この記事では介護職らの賃上げを巡る動きについて、現時点で明らかになっていることを整理します。
介護職や看護師、保育士らの賃上げについて検討する公的価格評価検討委員会は、厚生労働省ではなく、首相官邸に立ち上げられました。これまでに社会保障制度の改革などを検討してきた全世代型社会保障構築会議の下部会議として位置づけられています。メンバーは、金融経済や財政、社会保障関連の法律の専門家らで構成されています。
この会議では、公的価格の制度について、看護・介護・保育現場における報酬・価格の決定方法や現行の処遇改善の仕組みなどが示されました。

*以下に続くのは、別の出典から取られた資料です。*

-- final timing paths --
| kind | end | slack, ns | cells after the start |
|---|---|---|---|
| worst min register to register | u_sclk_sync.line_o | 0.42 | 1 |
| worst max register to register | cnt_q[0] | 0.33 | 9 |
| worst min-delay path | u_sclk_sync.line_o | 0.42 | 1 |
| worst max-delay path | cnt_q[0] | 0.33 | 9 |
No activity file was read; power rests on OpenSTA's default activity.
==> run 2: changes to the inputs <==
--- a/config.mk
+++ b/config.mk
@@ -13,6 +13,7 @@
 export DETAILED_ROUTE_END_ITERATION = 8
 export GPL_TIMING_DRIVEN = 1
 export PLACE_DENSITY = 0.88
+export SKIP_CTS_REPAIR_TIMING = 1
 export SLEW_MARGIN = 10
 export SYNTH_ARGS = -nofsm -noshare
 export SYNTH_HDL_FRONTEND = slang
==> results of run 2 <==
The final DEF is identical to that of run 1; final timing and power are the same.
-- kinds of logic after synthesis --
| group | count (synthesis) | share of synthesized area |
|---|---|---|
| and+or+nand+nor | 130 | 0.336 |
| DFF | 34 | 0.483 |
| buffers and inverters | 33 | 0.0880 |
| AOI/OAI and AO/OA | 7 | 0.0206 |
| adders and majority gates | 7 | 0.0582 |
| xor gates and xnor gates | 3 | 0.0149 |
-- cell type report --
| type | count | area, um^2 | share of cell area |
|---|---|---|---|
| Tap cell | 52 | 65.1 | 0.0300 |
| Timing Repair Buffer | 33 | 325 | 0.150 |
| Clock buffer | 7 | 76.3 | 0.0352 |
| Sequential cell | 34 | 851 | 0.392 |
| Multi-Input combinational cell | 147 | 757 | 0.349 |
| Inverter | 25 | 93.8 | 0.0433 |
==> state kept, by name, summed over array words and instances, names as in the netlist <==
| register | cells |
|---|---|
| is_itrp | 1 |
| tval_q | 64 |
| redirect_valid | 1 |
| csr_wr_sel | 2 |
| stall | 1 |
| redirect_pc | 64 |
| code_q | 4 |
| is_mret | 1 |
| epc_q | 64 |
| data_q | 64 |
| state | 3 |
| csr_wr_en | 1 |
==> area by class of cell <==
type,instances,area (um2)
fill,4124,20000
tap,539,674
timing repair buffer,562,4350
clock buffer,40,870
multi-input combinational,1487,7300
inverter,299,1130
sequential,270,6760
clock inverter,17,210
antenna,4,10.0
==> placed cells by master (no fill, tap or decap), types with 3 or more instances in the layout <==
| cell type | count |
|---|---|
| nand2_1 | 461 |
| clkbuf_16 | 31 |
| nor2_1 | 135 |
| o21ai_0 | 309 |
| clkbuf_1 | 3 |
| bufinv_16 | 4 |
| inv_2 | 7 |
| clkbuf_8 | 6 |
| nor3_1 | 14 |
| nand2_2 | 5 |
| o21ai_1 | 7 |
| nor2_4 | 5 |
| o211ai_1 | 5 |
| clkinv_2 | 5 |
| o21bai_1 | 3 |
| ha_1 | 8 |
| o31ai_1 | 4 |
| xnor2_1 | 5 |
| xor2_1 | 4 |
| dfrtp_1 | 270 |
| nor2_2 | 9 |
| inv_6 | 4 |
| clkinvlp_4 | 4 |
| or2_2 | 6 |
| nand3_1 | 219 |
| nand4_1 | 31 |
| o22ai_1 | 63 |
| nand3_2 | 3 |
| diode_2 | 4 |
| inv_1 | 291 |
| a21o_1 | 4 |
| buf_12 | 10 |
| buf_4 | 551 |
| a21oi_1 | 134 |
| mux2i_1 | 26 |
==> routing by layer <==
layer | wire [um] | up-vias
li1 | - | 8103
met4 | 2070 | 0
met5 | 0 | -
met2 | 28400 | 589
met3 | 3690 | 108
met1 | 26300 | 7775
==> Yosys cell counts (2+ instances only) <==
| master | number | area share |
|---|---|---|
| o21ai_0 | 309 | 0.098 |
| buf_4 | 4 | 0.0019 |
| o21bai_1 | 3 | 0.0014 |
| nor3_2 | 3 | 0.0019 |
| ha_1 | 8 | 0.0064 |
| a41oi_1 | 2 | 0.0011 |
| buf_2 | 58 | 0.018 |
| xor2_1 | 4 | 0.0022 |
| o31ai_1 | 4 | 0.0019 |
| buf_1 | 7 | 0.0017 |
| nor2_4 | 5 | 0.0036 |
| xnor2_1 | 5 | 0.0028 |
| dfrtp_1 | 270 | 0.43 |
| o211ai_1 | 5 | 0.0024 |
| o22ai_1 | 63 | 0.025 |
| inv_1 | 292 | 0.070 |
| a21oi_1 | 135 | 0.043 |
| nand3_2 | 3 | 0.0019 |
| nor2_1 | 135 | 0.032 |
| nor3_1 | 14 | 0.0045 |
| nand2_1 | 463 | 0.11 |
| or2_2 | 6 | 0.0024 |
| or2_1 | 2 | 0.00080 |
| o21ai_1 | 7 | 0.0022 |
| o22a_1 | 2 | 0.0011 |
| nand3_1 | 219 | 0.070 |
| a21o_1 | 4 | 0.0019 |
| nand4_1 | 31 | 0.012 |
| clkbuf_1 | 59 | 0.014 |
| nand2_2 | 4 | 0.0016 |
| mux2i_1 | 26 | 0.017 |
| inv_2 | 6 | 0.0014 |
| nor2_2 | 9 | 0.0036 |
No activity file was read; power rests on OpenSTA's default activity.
`config.mk`:
```
export PLATFORM = sky130hd
export DESIGN_NAME = cmp_serial_flat
export DESIGN_NICKNAME = d
export VERILOG_FILES = /design/src/rtl/cmp_serial_if.sv /design/src/rtl/cmp_serial.sv /design/src/flat_wrapper.sv
export SDC_FILE = /design/constraint.sdc
export NUM_CORES = 1
export LEC_CHECK = 0
export CAP_MARGIN = 0
export CORE_AREA = 2 2 39 41
export DETAILED_ROUTE_END_ITERATION = 12
export DIE_AREA = 0 0 41 43
export GPL_TIMING_DRIVEN = 0
export PLACE_DENSITY = 0.71
export SYNTH_ARGS = -nofsm -noshare
export SYNTH_HDL_FRONTEND = slang
export SYNTH_SLANG_ARGS = --single-unit
```
`constraint.sdc`:
```
create_clock -name clk -period 2.75 [get_ports clk]
set_input_delay 0.4125 -clock clk [delete_from_list [all_inputs] [get_ports clk]]
set_output_delay 0.4125 -clock clk [all_outputs]
set_load 0.01 [all_outputs]
```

*引用:全世代型社会保障構築会議(第1回)・公的価格評価検討委員会(第1回)合同会議資料4「公的価格の制度について」より
介護職員については、2009年度以降に介護職員の処遇改善加算の創設や順次の拡充等の取組が実施されており、その後創設された特定処遇改善加算も含めると2019年度までの10年間で月額7万5,000円相当の賃上げが実現されています(※これらの加算を算定している事業所の場合)。
しかし、これらの改善策は運用ルールが複雑で、煩雑な事務作業が発生することや、経営上の柔軟性にかけるなどといった問題点が事業者団体などから指摘されてきました。